Text-to-speech system and method thereof
The present invention is related to a text-to-speech system, including a text processor dividing a first text data and a second text data from a text string having at least a first language and a second language; a database including a plurality of acoustic units commonly used by the first and second languages; a first speech synthesis unit and a second speech synthesis unit generating a first speech data corresponding to the first text data and a second speech data corresponding to the second text data respectively by using the plurality of acoustic units; and a prosody processor optimizing prosodies of the first and second speech data.
Latest Delta Electronics, INC. Patents:
The present invention relates to a text-to-speech system and the method thereof, and more particularly to a multi-language text-to-speech system and the method thereof.
BACKGROUND OF THE INVENTIONFor a text-to-speech system, the text has only the linguistic features whether the input data is a paragraph or an article. It means the text does not contain any acoustic features, for example, tones, durations or speeds. Therefore, the system has to generate possible acoustic features of these texts through an automatic prediction. Recently, the stringing method is very popular, which picks up a sound unit corresponding to the word from a prerecorded database.

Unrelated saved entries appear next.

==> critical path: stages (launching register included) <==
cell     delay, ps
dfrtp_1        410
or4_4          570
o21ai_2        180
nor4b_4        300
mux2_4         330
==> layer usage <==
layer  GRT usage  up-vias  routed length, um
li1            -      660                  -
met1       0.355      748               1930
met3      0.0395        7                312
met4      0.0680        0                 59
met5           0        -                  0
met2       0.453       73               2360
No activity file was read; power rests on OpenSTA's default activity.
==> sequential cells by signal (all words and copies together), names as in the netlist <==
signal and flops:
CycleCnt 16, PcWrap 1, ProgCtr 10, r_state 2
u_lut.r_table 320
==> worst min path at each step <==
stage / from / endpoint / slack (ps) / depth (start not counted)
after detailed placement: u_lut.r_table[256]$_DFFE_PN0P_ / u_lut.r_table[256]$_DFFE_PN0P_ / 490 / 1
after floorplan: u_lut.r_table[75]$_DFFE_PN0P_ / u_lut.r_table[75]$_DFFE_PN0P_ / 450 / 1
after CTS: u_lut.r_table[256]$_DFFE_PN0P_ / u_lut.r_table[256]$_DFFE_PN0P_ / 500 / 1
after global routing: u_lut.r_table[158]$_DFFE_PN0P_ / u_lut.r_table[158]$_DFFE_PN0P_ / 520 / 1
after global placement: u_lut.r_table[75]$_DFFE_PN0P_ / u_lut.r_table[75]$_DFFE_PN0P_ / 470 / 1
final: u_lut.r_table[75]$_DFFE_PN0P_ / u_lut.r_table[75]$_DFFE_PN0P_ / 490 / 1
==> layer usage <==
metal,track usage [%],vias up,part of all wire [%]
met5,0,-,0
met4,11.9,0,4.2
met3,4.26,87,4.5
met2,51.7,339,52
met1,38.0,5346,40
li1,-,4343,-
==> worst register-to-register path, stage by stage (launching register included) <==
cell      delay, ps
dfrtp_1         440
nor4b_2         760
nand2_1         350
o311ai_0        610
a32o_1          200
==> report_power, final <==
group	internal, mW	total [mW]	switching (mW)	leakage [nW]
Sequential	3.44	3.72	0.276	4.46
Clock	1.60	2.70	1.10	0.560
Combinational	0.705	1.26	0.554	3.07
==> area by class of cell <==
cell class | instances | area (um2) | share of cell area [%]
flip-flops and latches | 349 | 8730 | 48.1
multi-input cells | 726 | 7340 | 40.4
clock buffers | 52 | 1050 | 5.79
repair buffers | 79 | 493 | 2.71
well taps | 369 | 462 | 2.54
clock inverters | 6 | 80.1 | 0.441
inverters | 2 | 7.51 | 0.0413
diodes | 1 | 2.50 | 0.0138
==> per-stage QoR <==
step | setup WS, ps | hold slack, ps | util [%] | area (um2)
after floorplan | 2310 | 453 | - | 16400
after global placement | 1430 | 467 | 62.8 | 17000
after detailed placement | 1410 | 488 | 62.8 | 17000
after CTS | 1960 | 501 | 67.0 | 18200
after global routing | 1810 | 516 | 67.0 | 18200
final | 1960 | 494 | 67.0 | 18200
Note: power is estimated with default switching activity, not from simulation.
**src/rtl/q2_seq_pkg.sv**
```systemverilog
// rtl/q2_seq_pkg.sv - shared types and helpers for the Q2 product sequencer
package q2_seq_pkg;

  typedef enum logic [2:0] {
    IDLE  = 3'd0,
    LOAD  = 3'd1,
    FETCH = 3'd2,
    PROD  = 3'd3,
    ROT   = 3'd4,
    DONE  = 3'd5
  } state_e;

  typedef enum logic {
    OWN_NONSTAB = 1'b0,
    OWN_STAB    = 1'b1
  } owner_e;

  function automatic int calc_idx_w(input int n);
    return (n > 1) ? $clog2(n) : 1;
  endfunction

endpackage

```
**src/rtl/q2_rr_arbiter.sv**
```systemverilog
// rtl/q2_rr_arbiter.sv - two-way round-robin arbiter for Q2 ownership
module q2_rr_arbiter
  import q2_seq_pkg::*;
(
  input  logic       clk,
  input  logic       rst,
  input  logic       req_nonstab,
  input  logic       req_stab,
  input  logic       arb_en,
  input  logic       ptr_upd,
  output logic [1:0] winner
);

  // last_q is the requester served most recently; resetting to stab makes a tie go to nonstab
  owner_e last_q, last_d;
  owner_e served_q, served_d;

  always_comb begin
    winner   = 2'b00;
    served_d = served_q;
    last_d   = last_q;
    if (arb_en) begin
      if (req_nonstab && (!req_stab || last_q == OWN_STAB)) begin
        winner = 2'b01;
      end else if (req_stab) begin
        winner = 2'b10;
      end
    end
    if (winner[1]) begin
      served_d = OWN_STAB;
    end else if (winner[0]) begin
      served_d = OWN_NONSTAB;
    end
    // The pointer only moves once the pass actually completes
    if (ptr_upd) begin
      last_d = served_q;
    end
  end

  always_ff @(posedge clk or posedge rst) begin
    if (rst) begin
      last_q   <= OWN_STAB;
      served_q <= OWN_STAB;
    end else begin
      last_q   <= last_d;
      served_q <= served_d;
    end
  end

endmodule

```
**src/rtl/q2_product_sequencer.sv**
```systemverilog
// rtl/q2_product_sequencer.sv - Q2 product pass sequencer: arbitration, P load, per-column product and rotate
module q2_product_sequencer
  import q2_seq_pkg::*;
#(
  parameter int num_qubit = 4,
  parameter int idx_w     = calc_idx_w(num_qubit)
) (
  input  logic             clk,
  input  logic             rst,
  input  logic             req_nonstab,
  input  logic             req_stab,
  input  logic             q2_ext_busy,
  input  logic             row_valid,
  output logic             grant_nonstab,
  output logic             grant_stab,
  output logic             busy,
  output logic             valid_P_beta,
  output logic             valid_P_stabilizer,
  output logic             row_req,
  output logic [idx_w-1:0] row_idx,
  output logic             ld_prodQ2_from_nonstabilizer,
  output logic             ld_prodQ2_from_stabilizer,
  output logic             rotateLeft_Q2_from_nonstabilizer,
  output logic             rotateLeft_Q2_from_stabilizer,
  output logic             done
);

  localparam logic [idx_w-1:0] LAST_COL = idx_w'(num_qubit - 1);

  state_e           state_q, state_d;
  owner_e           owner_q, owner_d;
  logic [idx_w-1:0] cnt_q, cnt_d;
  logic             grant_ns_q, grant_ns_d, grant_s_q, grant_s_d;
  logic             busy_q, busy_d, load_q, load_d, fetch_q, fetch_d;
  logic             prod_q, prod_d, rot_q, rot_d, done_q, done_d;
  logic             arb_en, ptr_upd;
  logic [1:0]       winner;

  q2_rr_arbiter u_arb (
    .clk        (clk),
    .rst        (rst),
    .req_nonstab(req_nonstab),
    .req_stab   (req_stab),
    .arb_en     (arb_en),
    .ptr_upd    (ptr_upd),
    .winner     (winner)
  );

  always_comb begin
    state_d = state_q;
    owner_d = owner_q;
    cnt_d   = cnt_q;
    arb_en  = 1'b0;
    ptr_upd = 1'b0;
    case (state_q)
      IDLE: begin
        if ((req_nonstab || req_stab) && !q2_ext_busy) begin
          arb_en  = 1'b1;
          owner_d = winner[1] ? OWN_STAB : OWN_NONSTAB;
          state_d = LOAD;
        end
      end
      LOAD: begin
        if (!q2_ext_busy) begin
          cnt_d   = '0;
          state_d = FETCH;
        end
      end
      FETCH: begin
        if (row_valid) begin
          state_d = PROD;
        end
      end
      PROD: begin
        if (!q2_ext_busy) begin
          state_d = ROT;
        end
      end
      ROT: begin
        if (!q2_ext_busy) begin
          if (cnt_q == LAST_COL) begin
            state_d = DONE;
          end else begin
            cnt_d   = cnt_q + idx_w'(1);
            state_d = FETCH;
          end
        end
      end
      DONE: begin
        ptr_upd = 1'b1;
        state_d = IDLE;
      end
      default: state_d = IDLE;
    endcase

    grant_ns_d = (state_d != IDLE) && (owner_d == OWN_NONSTAB);
    grant_s_d  = (state_d != IDLE) && (owner_d == OWN_STAB);
    busy_d     = (state_d != IDLE);
    load_d     = (state_d == LOAD);
    fetch_d    = (state_d == FETCH);
    prod_d     = (state_d == PROD);
    rot_d      = (state_d == ROT);
    done_d     = (state_d == DONE);
  end

  always_ff @(posedge clk or posedge rst) begin
    if (rst) begin
      state_q    <= IDLE;
      owner_q    <= OWN_NONSTAB;
      cnt_q      <= '0;
      grant_ns_q <= 1'b0;
      grant_s_q  <= 1'b0;
      busy_q     <= 1'b0;
      load_q     <= 1'b0;
      fetch_q    <= 1'b0;
      prod_q     <= 1'b0;
      rot_q      <= 1'b0;
      done_q     <= 1'b0;
    end else begin
      state_q    <= state_d;
      owner_q    <= owner_d;
      cnt_q      <= cnt_d;
      grant_ns_q <= grant_ns_d;
      grant_s_q  <= grant_s_d;
      busy_q     <= busy_d;
      load_q     <= load_d;
      fetch_q    <= fetch_d;
      prod_q     <= prod_d;
      rot_q      <= rot_d;
      done_q     <= done_d;
    end
  end

  // Strobes are masked in the same cycle amplitude2 claims Q2; the state holds so they re-fire afterwards
  assign grant_nonstab                    = grant_ns_q;
  assign grant_stab                       = grant_s_q;
  assign busy                             = busy_q;
  assign row_req                          = fetch_q;
  assign row_idx                          = cnt_q;
  assign done                             = done_q;
  assign valid_P_beta                     = load_q && (owner_q == OWN_NONSTAB) && !q2_ext_busy;
  assign valid_P_stabilizer               = load_q && (owner_q == OWN_STAB) && !q2_ext_busy;
  assign ld_prodQ2_from_nonstabilizer     = prod_q && (owner_q == OWN_NONSTAB) && !q2_ext_busy;
  assign ld_prodQ2_from_stabilizer        = prod_q && (owner_q == OWN_STAB) && !q2_ext_busy;
  assign rotateLeft_Q2_from_nonstabilizer = rot_q && (owner_q == OWN_NONSTAB) && !q2_ext_busy;
  assign rotateLeft_Q2_from_stabilizer    = rot_q && (owner_q == OWN_STAB) && !q2_ext_busy;

endmodule

```
**config.mk**
```make
export PLATFORM = sky130hd
export DESIGN_NAME = q2_product_sequencer
export DESIGN_NICKNAME = d
export VERILOG_FILES = /design/src/rtl/q2_seq_pkg.sv /design/src/rtl/q2_rr_arbiter.sv /design/src/rtl/q2_product_sequencer.sv
export SDC_FILE = /design/constraint.sdc
export NUM_CORES = 1
export LEC_CHECK = 0
export BUFFER_PORTS_ARGS = -buffer_cell sky130_fd_sc_hd__buf_2
export CORE_MARGIN = 2
export CORE_UTILIZATION = 46
export CTS_CLUSTER_SIZE = 14
export DETAILED_ROUTE_END_ITERATION = 8
export PLACE_DENSITY = 0.73
export SYNTH_ARGS = -nofsm -noshare
export SYNTH_HDL_FRONTEND = slang
export SYNTH_SLANG_ARGS = --single-unit
export TNS_END_PERCENT = 10
```
**constraint.sdc**
```tcl
create_clock -name clk -period 1.5 [get_ports clk]
set_input_delay 0.3 -clock clk [delete_from_list [all_inputs] [get_ports clk]]
set_output_delay 0.3 -clock clk [all_outputs]
set_load 0.05 [all_outputs]
```
==> results by group <==
Timing
  • Setup WS post-layout: -49.5 ps
  • Final total negative setup slack: -91.8 ps
  • Worst setup skew after layout: 6.90 ps
  • Remaining max-slew budget at the tightest pin: 0.614
  • Unrepaired setup endpoints after global routing: true
  • Worst hold-check slack: 54.6 ps
  • Max-slew violations: 0
  • Fin crit period: 1550 ps
  • Portion of the clock cycle consumed by the worst path in the final layout: 1.03
  • Worst slew pin tran: 579 ps
  • Top achievable clock speed: 645 MHz
  • Final count of hold timing violations: 0
  • Final count of negative-setup-slack endpoints: 4

Logic synthesis
  • Sequential element share of the synthesized area: 0.497
  • Count of yosys warnings during synthesis: 0
  • Fraction of synthesized area in multiplexers: 0.0139
  • Dominant combinational cell family by area after synthesis: simple AND/OR/NAND/NOR gates
  • Share of synthesized cell area in and, or, nand and nor gates: 0.289
  • Post-Synth XOR/XNOR Area: 0
  • Synth cell count leaders: dfrtp_1, nor2_1, and2_1
  • Count of distinct cell types in the synthesized netlist: 35
  • Cell count after synthesis: 76
  • Share of synthesized cell area in full adder, half adder and majority cells: 0.0309
  • Leading cell type by number of instances after synthesis: dfrtp_1
  • Compound-Gate Fraction of Synth Area: 0.102
  • Post-synth top flop: dfrtp_1
  • Mean cell area of the mapped netlist: 10.7 µm²
  • Synth area leaders: dfrtp_1, dfstp_2, and2_1
  • Summed instance area of the synthesized netlist: 811 µm²
  • Area share of the largest cell type after synthesis: 0.432
  • Post-synth EDFFs: 0
  • Fraction of synthesis flops using an asynchronous set or reset pin: 1.00
  • Number of flip-flops and latches in the synthesized netlist: 16
  • Post-synthesis cell type with the largest combined area: dfrtp_1
  • Synthesized netlist net count: 84

CTS
  • Post-CTS clock slew at the launch and capture registers of the worst setup and hold paths: 100 ps
  • Root Buffer: clkbuf_4
  • Clock tree sinks: 16
  • CTS tree: built
  • Source-to-sink clock delay at the later pin of the worst-skew pair: 290 ps
  • Deepest clock path buffer count: 2
  • Post-CTS Repair Setup Buffers: 0
  • Total number of H-tree levels: 1
  • Clock buffers created by TritonCTS: 3

Outcome
  • Failing checks: negative setup slack
  • Run status: finished, violations left

Layout
  • Proportion of layout cells with a drive suffix above 1: 0.510
  • Number of nets at the end of the flow: 111
  • Area grow syn2layout: 34.7%
  • Largest register FFs: 3
  • Antenna fix cells: 0
  • Largest register by flop count: state_q

Detailed routing
  • DRC violation count after routing: 0
  • Residual antenna-violating net count after detailed routing: 0
  • Wirelength, routed: 1.54 mm
  • Number of optimization iterations in the first detailed-route pass: 5
  • DR WL/cell: 13.0 µm
  • Vias per inst: 5.14
  • Initial drt markers: 6
  • Vias post-DR: 612

Place
  • Final GP Congestion: 0.763
  • Hpwl dp: 1.13 mm
  • Number of buffers added on ports: 18

Die
  • Starting density of the core: 0.480
  • Number of ports placed on the die boundary: 19
  • Area inside the core boundary: 1690 µm²
  • Horizontal die dimension: 46.0 µm
  • FP Rows: 15
  • Total Die Area: 2110 µm²
  • Die Height: 46.0 µm

Setup path
  • Data arrival time of the critical path: 1730 ps
  • Delay of the slowest critical-path stage: 490 ps
  • Data required time at the worst endpoint: 1680 ps
  • Category of cells accounting for the largest share of critical-path delay: simple AND/OR/NAND/NOR gates
  • Kind of end point of the critical path: flop
  • Worst setup path category: reg -> reg
  • Crit path cell chain: ha_4, or4b_4, a21oi_4, nor3_2, nor2b_1
  • Buffers & Inverters on Critical Path: 0
  • Cell type of the slowest stage on the worst timing path: or4b_4
  • Startpoint types: flop
  • Maximum fanout along the worst path: 4

Global routing
  • Pin count of the biggest net entering global routing: 17
  • Vias in the first global route: 601
  • Total gr overflow: 0
  • First-pass GRT wire length: 2.52 mm
  • Initial antenna violation count: 0
  • Total global routing track utilization: 0.174

Pwr
  • Leakage Power: 0.529 nW
  • Maximum vdd ir drop: 0.000999 V
  • Cell area power density: 1940 nW/µm²

Flow run
  • MaxCap Viol Count: 0

Hold path
  • Type of the tightest min-delay check: in -> async
==> cells by family after synthesis <==
logic type / Yosys count
adder cells (fa/ha/maj): 2
buffers and inverters: 9
flip-flops: 16
multiplexers: 1
AO/OA/AOI/OAI: 12
AND/OR/NAND/NOR: 36
==> what timing repair did <==
item,in CTS,in global routing
gates resized for setup,16,11
hold buffers,0,0
endpoints found under the hold margin,0,0
pin swaps,1,1
endpoints found under the setup margin,12,15
==> report_power, final <==
part / internal [W] / switching [W] / total, W
Combinational: 0.000435 / 0.000660 / 0.00109
Clock: 0.000148 / 0.000134 / 0.000282
Sequential: 0.000617 / 0.000124 / 0.000741
==> metal layers <==
layer	routed length, µm	track usage	up-vias
met5	0	0	-
met4	12	0.0686	0
met3	74	0.0556	2
met2	837	0.311	15
met1	618	0.187	287
li1	-	-	308
==> per-stage QoR <==
| stage | cells | setup WS [ps] | cell area (µm²) | total power [W] | util |
|---|---|---|---|---|---|
| 4_1_cts | 119 | -52.6 | 1050 | 0.00207 | 0.624 |
| 3_5_place_dp | 115 | -55.4 | 965 | 0.00173 | 0.571 |
| 3_3_place_gp | 115 | -42.5 | 965 | 0.00170 | 0.571 |
| 2_1_floorplan | 76 | -181 | 816 | 0.00150 | - |
| 6_report | 119 | -49.5 | 1090 | 0.00212 | 0.647 |
| 5_1_grt | 119 | -97.3 | 1090 | 0.00227 | 0.647 |
==> worst paths after layout <==
check,start,end,slack [ps],depth (start not counted)
setup / recovery,row_idx[0]$_DFFE_PP0P_,load_q$_DFF_PP0_,-50,5
hold / removal,rst,state_q[2]$_DFF_PP0_,50,2
setup reg to reg,row_idx[0]$_DFFE_PP0P_,load_q$_DFF_PP0_,-50,5
hold reg to reg,u_arb.served_q$_DFFE_PP1P_,u_arb.served_q$_DFFE_PP1P_,560,2
max in group asynchronous,rst,state_q[0]$_DFF_PP0_,1030,2
min in group clk,req_stab,u_arb.served_q$_DFFE_PP1P_,310,3
==> cells in the final DEF (no fill, tap or decap), types with 2 or more instances in the layout <==
cell type  netlist  layout
buf_2            1      12
dfrtp_1         14      10
nor2_1           9       8
buf_4            1       7
buf_6            2       5
inv_1            4       4
and2_1           7       4
dfrtp_2          0       4
nand2_1          3       3
and2_4           0       3
a21oi_1          3       3
clkbuf_4         0       3
nor2b_1          3       2
dfstp_2          2       2
==> cell type report <==
class / instances / area [µm²]
clock buffer: 4 / 36.3
fill: 133 / 597
inverter: 5 / 20.0
multi-input combinational: 51 / 403
sequential: 16 / 408
tap: 17 / 21.3
timing repair buffer: 26 / 204
No activity file was read; power rests on OpenSTA's default activity.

The major function of a text-to-speech system is to convert a text input to a fluent speech output. Please refer to
A multi-language text-to-speech system and method are disclosed in the U.S. Pat. No. 6,141,642. The method includes different linguistic processing systems to proceed tasks of text-to-speech in different languages respectively, and then the combination of speech data from different processing systems is output. In the U.S. Pat. No. 6,243,681B1, a multi-language speech synthesizer for a computer telephony integration system is disclosed. The disclosed multi-language speech synthesizer includes several speech synthesizers for text-to-speech with different languages. Then, the speech data from different linguistic processing systems are combined and output
The above-mentioned US patents are both based on the combination of different acoustic databases of different languages. When the speech data is output, users will hear different sounds of each language, which means the voices and the prosodies are different and inconsistent. Further, even all words of each language could be recorded by the same speaker, it spends lots of efforts and is not easily achievable.
In order to overcome the foresaid drawbacks in the prior arts, the present invention provides a text-to-speech system and the method thereof, especially a multi-language text-to-speech system and the method thereof.

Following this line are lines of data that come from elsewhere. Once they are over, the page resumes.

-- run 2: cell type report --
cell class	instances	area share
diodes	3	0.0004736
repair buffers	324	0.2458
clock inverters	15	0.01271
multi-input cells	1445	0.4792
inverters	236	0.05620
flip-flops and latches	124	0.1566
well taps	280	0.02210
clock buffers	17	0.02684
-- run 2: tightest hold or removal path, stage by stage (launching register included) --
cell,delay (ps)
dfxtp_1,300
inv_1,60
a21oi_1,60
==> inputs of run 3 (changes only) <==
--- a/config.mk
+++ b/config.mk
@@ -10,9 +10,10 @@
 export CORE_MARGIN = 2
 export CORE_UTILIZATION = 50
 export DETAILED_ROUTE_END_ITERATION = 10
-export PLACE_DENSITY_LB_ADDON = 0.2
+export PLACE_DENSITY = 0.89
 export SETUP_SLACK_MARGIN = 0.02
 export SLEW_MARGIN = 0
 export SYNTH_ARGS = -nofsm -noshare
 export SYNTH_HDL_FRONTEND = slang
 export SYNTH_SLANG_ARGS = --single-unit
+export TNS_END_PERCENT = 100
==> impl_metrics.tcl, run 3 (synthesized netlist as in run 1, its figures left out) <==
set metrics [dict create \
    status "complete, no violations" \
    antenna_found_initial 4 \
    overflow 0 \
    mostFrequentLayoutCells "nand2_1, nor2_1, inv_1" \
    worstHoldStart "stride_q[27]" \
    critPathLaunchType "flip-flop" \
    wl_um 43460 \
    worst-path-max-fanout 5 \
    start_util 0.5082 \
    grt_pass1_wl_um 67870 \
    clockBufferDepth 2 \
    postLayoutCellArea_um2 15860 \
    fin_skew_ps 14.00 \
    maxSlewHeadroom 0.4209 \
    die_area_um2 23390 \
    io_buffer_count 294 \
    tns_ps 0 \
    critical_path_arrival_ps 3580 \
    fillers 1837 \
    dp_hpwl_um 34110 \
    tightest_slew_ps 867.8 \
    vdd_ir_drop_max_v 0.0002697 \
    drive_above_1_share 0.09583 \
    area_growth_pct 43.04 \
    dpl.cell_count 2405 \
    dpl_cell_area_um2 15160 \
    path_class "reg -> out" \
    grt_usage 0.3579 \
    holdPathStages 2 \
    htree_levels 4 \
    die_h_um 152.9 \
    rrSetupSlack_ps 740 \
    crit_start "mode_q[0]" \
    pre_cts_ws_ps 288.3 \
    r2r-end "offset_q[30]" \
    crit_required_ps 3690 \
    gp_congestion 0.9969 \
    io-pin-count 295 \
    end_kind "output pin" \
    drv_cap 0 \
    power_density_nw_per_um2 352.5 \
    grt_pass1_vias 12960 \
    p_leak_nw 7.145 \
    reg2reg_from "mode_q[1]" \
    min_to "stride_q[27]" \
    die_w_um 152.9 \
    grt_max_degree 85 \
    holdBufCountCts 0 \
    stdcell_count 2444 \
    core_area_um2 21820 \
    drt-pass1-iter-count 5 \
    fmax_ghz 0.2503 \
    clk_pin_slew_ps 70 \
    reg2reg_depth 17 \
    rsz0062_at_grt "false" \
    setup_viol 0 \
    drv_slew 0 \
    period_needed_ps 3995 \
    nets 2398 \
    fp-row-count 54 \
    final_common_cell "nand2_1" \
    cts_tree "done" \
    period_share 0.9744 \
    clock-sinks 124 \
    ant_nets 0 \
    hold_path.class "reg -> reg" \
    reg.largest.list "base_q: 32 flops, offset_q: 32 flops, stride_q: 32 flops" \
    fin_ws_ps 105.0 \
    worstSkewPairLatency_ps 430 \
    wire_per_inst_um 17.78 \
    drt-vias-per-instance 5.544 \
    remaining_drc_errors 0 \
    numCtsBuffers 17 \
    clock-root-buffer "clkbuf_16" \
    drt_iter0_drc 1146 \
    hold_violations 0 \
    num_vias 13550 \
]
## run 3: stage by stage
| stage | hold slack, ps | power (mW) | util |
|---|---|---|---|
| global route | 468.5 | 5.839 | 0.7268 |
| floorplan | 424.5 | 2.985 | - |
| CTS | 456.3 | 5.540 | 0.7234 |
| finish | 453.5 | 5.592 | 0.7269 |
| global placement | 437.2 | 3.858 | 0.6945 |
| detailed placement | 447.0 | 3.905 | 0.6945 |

SUMMARY OF THE INVENTIONIt is an aspect of the present invention to provide a text-to-speech system, including a text processor dividing a first text data and a second text data from a text string having at least a first language and a second language; a database including a plurality of acoustic units commonly used by the first and second language; a first speech synthesis unit and a second speech synthesis unit generating a first speech data corresponding to the first text data and a second speech data corresponding to the second text data respectively by using the plurality of acoustic units; and a prosody processor optimizing prosodies of the first and second speech data.
Preferably, the first and second text data include acoustic data respectively.
Preferably, the plurality of acoustic units are recorded from the same speaker.
Preferably, the prosody processor includes a reference prosody.
More preferably, the prosody processor determines a first prosody parameter and a second prosody parameter for the first speech data and the second speech data respectively according to the reference prosody.
More preferably, the first and second prosody parameters define tones, volumes, speeds and durations for the first and second speech data.
More preferably, the prosody processor connects the first speech data with the second speech data in a hierarchical manner according to the first and second prosody parameters to obtain a successive prosody thereof.
More preferably, the prosody processor further adjusts connected the first speech data and the second speech data.
It is another aspect of the present invention to provide a method for a text-to-speech conversion, including steps of: (a) providing a text string comprising at least a first language and a second language; (b) discriminating a first text data and a second text data from the text string; (c) providing a database having a plurality of acoustic units commonly used by the first and second languages; (d) generating a first speech data corresponding to the first text data and a second speech data corresponding to the second text data respectively by using the plurality of acoustic units; and (e) optimizing prosodies of the first and second speech data.
Preferably, the first and second text data include acoustic data respectively.
Preferably, the plurality of acoustic units are recorded from the same speaker.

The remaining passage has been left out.